**Action item**
Exactly the lines from the opening of the data through the line containing "reg | 0 | z1_6 | z2_6 |" should be reproduced, please, with nothing added.

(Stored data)
=-=-=

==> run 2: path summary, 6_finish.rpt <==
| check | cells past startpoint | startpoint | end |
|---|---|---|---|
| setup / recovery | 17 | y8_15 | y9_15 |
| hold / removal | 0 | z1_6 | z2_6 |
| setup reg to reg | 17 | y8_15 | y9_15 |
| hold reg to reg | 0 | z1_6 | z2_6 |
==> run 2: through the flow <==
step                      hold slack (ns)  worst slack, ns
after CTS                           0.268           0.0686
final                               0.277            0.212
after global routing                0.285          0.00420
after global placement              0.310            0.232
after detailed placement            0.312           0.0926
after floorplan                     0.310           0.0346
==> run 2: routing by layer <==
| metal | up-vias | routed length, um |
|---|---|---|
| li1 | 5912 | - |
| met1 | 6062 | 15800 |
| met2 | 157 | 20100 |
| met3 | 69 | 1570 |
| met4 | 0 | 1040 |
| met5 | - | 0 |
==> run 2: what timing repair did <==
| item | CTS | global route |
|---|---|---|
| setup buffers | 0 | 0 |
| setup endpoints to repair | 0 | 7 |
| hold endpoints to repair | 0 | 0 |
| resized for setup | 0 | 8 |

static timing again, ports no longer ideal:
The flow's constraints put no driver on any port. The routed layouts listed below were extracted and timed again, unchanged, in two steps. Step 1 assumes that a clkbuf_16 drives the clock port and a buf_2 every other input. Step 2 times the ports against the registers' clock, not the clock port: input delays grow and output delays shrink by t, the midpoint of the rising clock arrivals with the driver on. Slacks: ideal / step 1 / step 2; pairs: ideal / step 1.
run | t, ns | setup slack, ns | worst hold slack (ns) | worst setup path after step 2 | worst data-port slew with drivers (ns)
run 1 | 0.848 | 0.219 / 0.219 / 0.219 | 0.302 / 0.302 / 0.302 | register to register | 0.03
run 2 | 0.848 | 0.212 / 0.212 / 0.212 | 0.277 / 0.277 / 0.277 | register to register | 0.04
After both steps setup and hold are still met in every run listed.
This is an optimization exercise on Yosys and OpenROAD, whose aim is small area, a short achievable clock period and few clock cycles per item, not a production implementation. Function was checked by simulation only, so behaviour that the tests miss may differ from the original.

==> design.v <==
module absdiff (
	input  wire [30:0] x,
	input  wire [30:0] y,
	output wire [30:0] d,
	output wire        xgty,
	output wire        xeqy
);
localparam N = 31;
localparam L = 5;
wire [N-1:0] p0 = ~(x ^ y);
wire [N-1:0] g0 = x & ~y;
reg [N-1:0] G;
reg [N-1:0] P;
reg [N-1:0] c;
integer l, i;
always @* begin
	G = g0;
	P = p0;
	for (l = 0; l < L; l = l + 1)
		for (i = 0; i < N; i = i + 1)
			if ((i >> l) & 1) begin
				G[i] = G[i] | (P[i] & G[((i >> l) << l) - 1]);
				P[i] = P[i] & P[((i >> l) << l) - 1];
			end
	c[0] = G[N-1];
	for (i = 1; i < N; i = i + 1)
		c[i] = G[i-1] | (P[i-1] & G[N-1]);
end
wire gall = G[N-1];
assign d    = p0 ^ c ^ {N{~gall}};
assign xgty = gall;
assign xeqy = P[N-1];
endmodule
module top(
		input wire [31:0] opa,
		input wire [31:0] opb,
		input wire start,
		input wire rst,
		input wire clk,
		output reg done,
		output reg [31:0] result
);
reg        busy;
reg        sb;      
reg  [4:0] k;
reg [31:0] a;
reg [31:0] b;
wire        xgty;
wire        xeqy;
wire [30:0] dh;
wire [30:0] xh = a[31:1] & {31{b[0]}};
wire [30:0] yh = b[31:1] & {31{(a[0] | ~b[0]) & ~sb}};
absdiff u_absdiff(.x(xh), .y(yh), .d(dh), .xgty(xgty), .xeqy(xeqy));
wire za  = (a == 32'd0);
wire eqt = xeqy & a[0] & b[0];
wire fin = za | eqt;
wire kz  = (k == 5'd0);
always @* begin
	done   = busy & fin & kz;
	result = b;
end
wire accept = start & (~busy | done);
wire [2:0] tz = xh[2:0] ^ yh[2:0];
reg  [30:0] ds;
always @* begin
	if (tz[0])      ds = dh;
	else if (tz[1]) ds = {1'b0, dh[30:1]};
	else if (tz[2]) ds = {2'b0, dh[30:2]};
	else            ds = {3'b0, dh[30:3]};
end
reg  [4:0] kin;
wire [31:0] oab = opa | opb;
integer i;
always @* begin
	kin = 5'd0;
	for (i = 31; i >= 0; i = i - 1)
		if (oab[i]) kin = i[4:0];
	if (opa == 32'd0 || opb == 32'd0) kin = 5'd0;
end
always @(posedge clk or negedge rst) begin
	if (~rst) begin
		busy <= 1'b0;
	end else begin
		busy <= start | (busy & ~done);
	end
end
always @(posedge clk) begin
	sb <= fin & ~accept;
	if (accept) begin
		a <= opa;
		b <= opb;
		k <= kin;
	end else begin
		a <= {1'b0, ds};
		if (fin) begin
			b <= {b[30:0], 1'b0};
			k <= k - 5'd1;
		end else if (~xgty)
			b <= a;
	end
end
endmodule
This is an optimization exercise on Yosys and OpenROAD, whose aim is small area, a short achievable clock period and few clock cycles per item, not a production implementation.

==> run a <==
// cache_controller
module cache_controller(
    input [31:0] current_instruction,
    input clock,
    input reset,
    input [127:0] inst_readdata,
    input inst_BUSY,
    output reg inst_read,
    output [31:0] output_instr,
    output reg [5:0] inst_address,
    output reg BUSY
);
==> module cache_controller, before the edit <==
module cache_controller(
    input [31:0] current_instruction,
    input clock,
    input reset,
    input [127:0] inst_readdata,
    input inst_BUSY,
    output reg inst_read,
    output [31:0] output_instr,
    output reg [5:0] inst_address,
    output reg BUSY
);
    reg         cache_VALID [7:0];
    reg [2:0]   cache_TAG   [7:0];
    reg [127:0] ring        [7:0];
    reg [2:0]   label       [7:0];   
    reg         pend;            
    reg  [2:0]  pend_line;       
    reg         idle_rd;         
    reg         done;            
    reg         waiting;         
    reg [3:0]   word_rd;         
    reg [31:0]  out_q;
    wire [9:0] address = current_instruction[9:0];
    wire [2:0] index   = address[6:4];
    wire       fetch   = |current_instruction;
    wire       HIT     = cache_VALID[index] && (cache_TAG[index] == address[9:7]);
    wire       ready   = idle_rd && !done && !waiting;
    wire       enter0  = pend && (pend_line == label[7]);
    wire       enter4  = pend && (pend_line == label[3]);
    wire       enter   = enter0 || enter4;
    wire       go      = !pend || enter || (pend_line == index);
    wire miss   = ready && fetch && !HIT;
    wire read_d = idle_rd ? ((miss || waiting) && go) : inst_BUSY;
    wire wait_d = (miss || waiting) && !go;
    wire done_d = idle_rd ? (ready && fetch && HIT) : !inst_BUSY;
    wire last   = !idle_rd && !inst_BUSY;    
    wire pend_d = last || (pend && !enter && !read_d);
    wire [23:0] labels;
    wire [8:0]  slot_ok;
    wire [31:0] sel;
    wire [3:0]  fsel;
    genvar g;
    generate
        for (g = 0; g < 8; g = g + 1) begin : g_slot
            assign labels[3*g +: 3] = label[g];
            assign slot_ok[g] = idle_rd && !(pend && pend_line == label[g]);
        end
    endgenerate
    assign slot_ok[8] = idle_rd && pend;
    cache_word_select u_select (
        .index(index), .word(address[3:2]),
        .labels({pend_line, labels}), .slot_ok(slot_ok),
        .sel({fsel, sel})
    );
    wire [3:0] rsel = word_rd | fsel;
    reg [31:0] out_d;
    integer s, w;
    always @(*) begin
        out_d = 32'd0;
        for (s = 0; s < 8; s = s + 1)
            for (w = 0; w < 4; w = w + 1)
                out_d = out_d | ({32{sel[4*s+w]}} & ring[s][32*w +: 32]);
        for (w = 0; w < 4; w = w + 1)
            out_d = out_d | ({32{rsel[w]}} & inst_readdata[32*w +: 32]);
    end
    integer i;
    always @(posedge clock or posedge reset) begin
        if (reset) begin
            idle_rd   <= 1'b1;
            done      <= 1'b0;
            waiting   <= 1'b0;
            inst_read <= 1'b0;
            pend      <= 1'b0;
            for (i = 0; i < 8; i = i + 1)
                label[i] <= i;
        end else begin
            idle_rd   <= !read_d;
            done      <= done_d;
            waiting   <= wait_d;
            inst_read <= read_d;
            pend      <= pend_d;
            label[0]  <= label[7];
            for (i = 1; i < 8; i = i + 1)
                label[i] <= label[i-1];
        end
    end
    always @(posedge clock) begin
        for (i = 0; i < 4; i = i + 1)
            word_rd[i] <= read_d && address[3:2] == i;
        BUSY         <= !done_d;
        inst_address <= address[9:4];
        out_q        <= out_d;
        if (last)
            pend_line <= index;
    end
    assign output_instr = out_q;
    always @(posedge clock or posedge reset) begin
        if (reset) begin
            for (i = 0; i < 8; i = i + 1)
                cache_VALID[i] <= 1'b0;
        end else if (last) begin
            cache_VALID[index] <= 1'b1;
        end
    end
    always @(posedge clock) begin
        if (last)
            cache_TAG[index] <= address[9:7];
    end
    always @(posedge clock) begin
        ring[0] <= enter0 ? inst_readdata : ring[7];
        ring[4] <= enter4 ? inst_readdata : ring[3];
        for (i = 1; i < 8; i = i + 1)
            if (i != 4) ring[i] <= ring[i-1];
    end
endmodule
==> module cache_word_select, before the edit <==
module cache_word_select (
    input  [2:0]  index,
    input  [1:0]  word,
    input  [26:0] labels,
    input  [8:0]  slot_ok,
    output [35:0] sel
);
    genvar s, w;
    generate
        for (s = 0; s < 9; s = s + 1) begin : g_s
            wire hit = slot_ok[s] && index == labels[3*s +: 3];
            for (w = 0; w < 4; w = w + 1) begin : g_w
                assign sel[4*s+w] = hit && word == w;
            end
        end
    endgenerate
endmodule
Settings: LEC_CHECK=0, CAP_MARGIN=20, CORE_MARGIN=2, CORE_UTILIZATION=55, CTS_CLUSTER_DIAMETER=80, CTS_CLUSTER_SIZE=25, PLACE_DENSITY=0.7, SETUP_SLACK_MARGIN=4.0, SLEW_MARGIN=20, SYNTH_HIERARCHICAL=1, SYNTH_MINIMUM_KEEP_SIZE=0; clock period 6.5 ns.
standard.sh (not shown) runs the stock make flow with config.mk's settings and CLKGATE_MAP_FILE= SYNTH_SCRIPT=/design/flow/synth_recipe.tcl, a recipe that flattens the netlist after the stock synthesis.
==> flow/flow/run.sh <==
#!/bin/bash
# The standard layout, with plain buffers on the ports instead of the
# delay cells buffer_ports picks by default. make's output goes to
# make_finish.log; each ORFS step logs under orfs/logs/.
set -euo pipefail
bash standard.sh \
    BUFFER_PORTS_ARGS="-buffer_cell sky130_fd_sc_hd__buf_2" \
    finish > make_finish.log 2>&1
==> run b (differences from run a) <==
==> flow/design.v (replaced) <==
`timescale 1ns/100ps
module cache_controller(
    input [31:0] current_instruction,
    input clock,
    input reset,
    input [127:0] inst_readdata,
    input inst_BUSY,
    output reg inst_read,
    output [31:0] output_instr,
    output reg [5:0] inst_address,
    output reg BUSY
);
    reg         cache_VALID [7:0];
    reg [2:0]   cache_TAG   [7:0];
    reg [127:0] ring        [7:0];
    reg  [2:0]  ptr;             
    reg         pend;            
    reg  [2:0]  pend_line;       
    reg         idle_rd;         
    reg         done;            
    reg         waiting;         
    reg [3:0]   word_rd;         
    reg [31:0]  out_q;
    wire [9:0] address = current_instruction[9:0];
    wire [2:0] index   = address[6:4];
    wire       fetch   = |current_instruction;
    wire       HIT     = cache_VALID[index] && (cache_TAG[index] == address[9:7]);
    wire       ready   = idle_rd && !done && !waiting;
    wire       enter0 = pend && (pend_line == 3'd7 - ptr);
    wire       enter4 = pend && (pend_line == 3'd3 - ptr);
    wire       enter   = enter0 || enter4;
    wire       go      = !pend || enter || (pend_line == index);
    wire miss   = ready && fetch && !HIT;
    wire read_d = idle_rd ? ((miss || waiting) && go) : inst_BUSY;
    wire wait_d = (miss || waiting) && !go;
    wire done_d = idle_rd ? (ready && fetch && HIT) : !inst_BUSY;
    wire last   = !idle_rd && !inst_BUSY;    
    wire pend_d = last || (pend && !enter && !read_d);
    wire       pend_hit = pend && (pend_line == index);
    reg [31:0] out_d;
    integer s, w;
    always @(*) begin
        out_d = 32'd0;
        for (s = 0; s < 8; s = s + 1)
            for (w = 0; w < 4; w = w + 1)
                out_d = out_d | ({32{idle_rd && !(pend && pend_line == s[2:0] - ptr)
                                     && index == s[2:0] - ptr && address[3:2] == w}}
                                 & ring[s][32*w +: 32]);
        for (w = 0; w < 4; w = w + 1)
            out_d = out_d | ({32{word_rd[w] || (idle_rd && pend_hit && address[3:2] == w)}}
                             & inst_readdata[32*w +: 32]);
    end
    integer i;
    always @(posedge clock or posedge reset) begin
        if (reset) begin
            idle_rd   <= 1'b1;
            done      <= 1'b0;
            waiting   <= 1'b0;
            inst_read <= 1'b0;
            ptr       <= 3'd0;
            pend      <= 1'b0;
        end else begin
            idle_rd   <= !read_d;
            done      <= done_d;
            waiting   <= wait_d;
            inst_read <= read_d;
            ptr       <= ptr + 3'd1;
            pend      <= pend_d;
        end
    end
    always @(posedge clock) begin
        for (i = 0; i < 4; i = i + 1)
            word_rd[i] <= read_d && address[3:2] == i;
        BUSY         <= !done_d;
        inst_address <= address[9:4];
        out_q        <= out_d;
        if (last)
            pend_line <= index;
    end
    assign output_instr = out_q;
    always @(posedge clock or posedge reset) begin
        if (reset) begin
            for (i = 0; i < 8; i = i + 1)
                cache_VALID[i] <= 1'b0;
        end else if (last) begin
            cache_VALID[index] <= 1'b1;
        end
    end
    always @(posedge clock) begin
        if (last)
            cache_TAG[index] <= address[9:7];
    end
    always @(posedge clock) begin
        ring[0] <= enter0 ? inst_readdata : ring[7];
        ring[4] <= enter4 ? inst_readdata : ring[3];
        for (i = 1; i < 8; i = i + 1)
            if (i != 4) ring[i] <= ring[i-1];
    end
endmodule
Settings changed: SYNTH_HIERARCHICAL 1 to unset, SYNTH_MINIMUM_KEEP_SIZE 0 to unset.
==> run c (differences from run a) <==
==> flow/design.v (replaced) <==
`timescale 1ns/100ps
module cache_controller(
    input [31:0] current_instruction,
    input clock,
    input reset,
    input [127:0] inst_readdata,
    input inst_BUSY,
    output reg inst_read,
    output [31:0] output_instr,
    output reg [5:0] inst_address,
    output reg BUSY
);
    reg         cache_VALID [7:0];
    reg [2:0]   cache_TAG   [7:0];
    reg [127:0] cache_DATA  [7:0];
    reg         done;
    reg [31:0]  out_q;
    wire [9:0] address = current_instruction[9:0];
    wire       fetch   = |current_instruction;
    wire       HIT     = cache_VALID[address[6:4]] && (cache_TAG[address[6:4]] == address[9:7]);
    wire       ready   = !inst_read && !done;
    reg [31:0] out_d;
    integer l, w;
    always @(*) begin
        out_d = 32'd0;
        for (l = 0; l < 8; l = l + 1)
            for (w = 0; w < 4; w = w + 1)
                out_d = out_d | ({32{!inst_read && address[6:4] == l && address[3:2] == w}}
                                 & cache_DATA[l][32*w +: 32]);
        for (w = 0; w < 4; w = w + 1)
            out_d = out_d | ({32{inst_read && address[3:2] == w}} & inst_readdata[32*w +: 32]);
    end
    wire read_d = inst_read ? inst_BUSY : (ready && fetch && !HIT);
    wire done_d = inst_read ? !inst_BUSY : (ready && fetch && HIT);
    always @(posedge clock or posedge reset) begin
        if (reset) begin
            inst_read <= 1'b0;
            done      <= 1'b0;
        end else begin
            inst_read <= read_d;
            done      <= done_d;
        end
    end
    always @(posedge clock) begin
        BUSY         <= !done_d;
        inst_address <= address[9:4];
        out_q        <= out_d;
    end
    assign output_instr = out_q;
    integer i;
    always @(posedge clock or posedge reset) begin
        if (reset) begin
            for (i = 0; i < 8; i = i + 1)
                cache_VALID[i] <= 1'b0;
        end else if (inst_read) begin
            cache_VALID[inst_address[2:0]] <= 1'b1;
        end
    end
    always @(posedge clock) begin
        if (inst_read) begin
            cache_DATA[inst_address[2:0]] <= inst_readdata;
            cache_TAG[inst_address[2:0]]  <= inst_address[5:3];
        end
    end
endmodule
==> flow/run.sh (new file) <==
#!/bin/bash
# synth_recipe.tcl (not shown) runs the flow's synth.tcl, then flattens the netlist and writes it again
# the make line also repeats each setting of config.mk as NAME=value (left out here)
make -C /OpenROAD-flow-scripts/flow DESIGN_CONFIG=/design/flow/config.mk WORK_HOME=/design/flow/orfs CLKGATE_MAP_FILE= SYNTH_SCRIPT=/design/flow/synth_recipe.tcl finish
Settings changed: CORE_UTILIZATION 55 to 40, CTS_CLUSTER_DIAMETER 80 to unset, CTS_CLUSTER_SIZE 25 to unset, PLACE_DENSITY 0.7 to 0.6, SETUP_SLACK_MARGIN 4.0 to 3.8, SYNTH_HIERARCHICAL 1 to unset, SYNTH_MINIMUM_KEEP_SIZE 0 to unset.
removed: flow/flow/run.sh
removed: flow/standard.sh
==> impl_metrics.toml <==
[timing]
relSlewSlack_pct = 28.93
fin_skew_ps = 17.65

[outcome]
status = "no timing/DRC/antenna violations"

[pwr]
p_sw_uw = 3775
comb_power_uw = 1550
seqPwrFrac_pct = 52.6

[layout]
final_cell_mix = "1048 x edfxtp_1, 476 x a22oi_1, 157 x clkdlybuf4s50_1, 113 x nand2_1, 107 x clkbuf_16"
buf_share_pct = 8.007

[routing]
dr.pass1.iters = 7
vias_per_cell = 6.233

[synth]
synth-edff-count = 1048

[placed_design]
hpwl_um = 68280

[floorplanning]
die-area_mm2 = 0.1019
That was run c.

=-=-=

**Response**
==> run 2: path summary, 6_finish.rpt <==
| check | cells past startpoint | startpoint | end |
|---|---|---|---|
| setup / recovery | 17 | y8_15 | y9_15 |
| hold / removal | 0 | z1_6 | z2_6 |
| setup reg to reg | 17 | y8_15 | y9_15 |
| hold reg to reg | 0 | z1_6 | z2_6 |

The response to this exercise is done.